At a gathering of the leadership and delegates of the North America Building Trades Unions, which SMART is a part of, the president of that organization of 3 million members, Sean McGarvey, loudly and angrily said that the union "means all of us. All of us. Including our brother, SMART Apprentice Kilmar Abrego Garcia, who we demand be returned to us and his family now!" He slapped his hand on the lectern for emphasis, yelling, "Bring him home!" as the gathered audience of mostly older and middle-aged white men stood up and applauded and cheered. 

You got that? One of the biggest union groups in the country has made opposition to Abrego Garcia's kidnapping (and that's what it needs to be called because that's sure as shit what it was) a rallying point, and it's invited its millions of members to join in. Because that's what you do fucking well do: you stand up to the assholes who are abusing your fellow human beings. 

There's a lot to say about the clusterfuck of evil, incompetence, insanity, and brutality involved in the crimes the American government has committed against Abrego Garcia, up to and including the ignoring of the clear orders of the Supreme Court and the district court by the Trump administration. There's a lot to say about how grimly ludicrous it is that no one will just say, "Oh, shit. Our bad" and bring him back, which would lend some minor bit of credibility to the entire cruel exercise of totalitarian power. There's a lot to say about the entire savage exercise of essentially sentencing migrants to prison with no due process and sending them to a place where they will have no rights and then saying, "Ah, well.
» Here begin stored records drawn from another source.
### config.mk
export PLATFORM = sky130hd
export DESIGN_NAME = imem_loader
export DESIGN_NICKNAME = d
export VERILOG_FILES = /design/src/rtl/imem_pkg.sv /design/src/rtl/imem_word_assembler.sv /design/src/rtl/imem_loader.sv
export SDC_FILE = /design/constraint.sdc
export NUM_CORES = 1
export LEC_CHECK = 0
export BUFFER_PORTS_ARGS = -buffer_cell sky130_fd_sc_hd__buf_2
export CAP_MARGIN = 20
export CORE_ASPECT_RATIO = 0.8
export CORE_UTILIZATION = 50
export CTS_BUF_LIST = sky130_fd_sc_hd__clkbuf_2 sky130_fd_sc_hd__clkbuf_4 sky130_fd_sc_hd__clkbuf_8
export DETAILED_ROUTE_END_ITERATION = 6
export PLACE_DENSITY_LB_ADDON = 0.12
export RECOVER_POWER = 25
export SYNTH_ARGS = -nofsm -noshare
export SYNTH_HDL_FRONTEND = slang
export SYNTH_SLANG_ARGS = --single-unit
### constraint.sdc
create_clock -name clk -period 3 [get_ports clk]
set_clock_uncertainty 0.2 [all_clocks]
set_input_delay 0.15 -clock clk [delete_from_list [all_inputs] [get_ports clk]]
set_output_delay 0.15 -clock clk [all_outputs]
set_load 0.05 [all_outputs]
They now are only El Salvador's problem" (and that goes for all the ones who are allegedly Venezuelan gang members -prove it, motherfuckers). There's so much more to say in general; I'll just add that there's also one hell of a story to be written about how some of our prisons in the United States are as bad as CECOT.
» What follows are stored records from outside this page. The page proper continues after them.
==> config.mk <==
export PLATFORM = sky130hd
export DESIGN_NAME = voq_pkt_cnt_array_flat
export DESIGN_NICKNAME = d
export VERILOG_FILES = /design/src/rtl/voq_pkt_cnt_array_pkg.sv /design/src/rtl/voq_pkt_cnt_array_if.sv /design/src/rtl/voq_pkt_cnt_array_cell.sv /design/src/rtl/voq_pkt_cnt_array.sv /design/src/flat_wrapper.sv
export SDC_FILE = /design/constraint.sdc
export NUM_CORES = 1
export LEC_CHECK = 0
export CELL_PAD_IN_SITES_DETAIL_PLACEMENT = 0
export CELL_PAD_IN_SITES_GLOBAL_PLACEMENT = 1
export CORE_MARGIN = 5
export CORE_UTILIZATION = 45
export CTS_BUF_LIST = sky130_fd_sc_hd__clkbuf_4 sky130_fd_sc_hd__clkbuf_8
export CTS_CLUSTER_DIAMETER = 80
export DETAILED_ROUTE_END_ITERATION = 8
export PLACE_DENSITY = 0.93
export SYNTH_ARGS = -nofsm -noshare
export SYNTH_HDL_FRONTEND = slang
export SYNTH_SLANG_ARGS = --single-unit
==> constraint.sdc <==
create_clock -name clk -period 8.1 [get_ports clk]
set_input_delay 0.81 -clock clk [delete_from_list [all_inputs] [get_ports clk]]
set_output_delay 0.81 -clock clk [all_outputs]
set_load 0.05 [all_outputs]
But if you were in an opposition party or a group of resisters to the fascist fuckery eating this nation alive, I'd be centering Abrego Garcia's imprisonment as a single thing worth uniting to rally over. It's one of those stories that is easy to comprehend, easy to be on the right side of, and easy to come up with what you want to happen: ICE kidnapped a father of American kids and husband of an American wife who was here in the country legally, lied about who he was, and sent him to prison without charge or trial to the country where violent assholes want him dead. Then they admitted they made a mistake and refuse to correct it. And all we want is for him to come home. There. It's fucking easy. You can get a few hundred thousand union workers pissed off about it, too. To their credit, Democratic lawmakers are speaking out, but we need more, much, much more.

Every cause looks for the incident that lights the fuse on the metaphorical explosives that will make the movement erupt into an unstoppable force. This is the kind of shit that is so egregious, so blatantly awful, so clearly unlawful, and so obviously arrogant that it'll piss off people even beyond the usual cadre of marchers and clever sign creators. Again, the president of a major coalition of unions is ready to go to the wall about it. SMART keeps posting about Abrego Garcia. The fuse is there. Light that fucker.

Hell, use the refusal by Donald Trump to pick up the fucking phone and telling the government of El Salvador, who we're paying to keep our hostages, to send him home as a sign of Trump's weakness. Mr. Art of the Deal can't get a deal on this? Or is Trump just the bitch boy of dictators? Or maybe Garcia was treated so awfully not just in CECOT but while in the custody of the United States that they can't allow him to be able to tell just how much we're abusing innocent people in our fast slide into authoritarianism.

Maybe rallying for the release of Kilmar Abrego Garcia won't light that fuse. Maybe it won't accomplish anything beyond getting him back to this family. But, goddamn, that's a pretty big victory. And it points to how we can fight back against these vicious motherfuckers intent on ripping up everything this country ever pretended to stand for.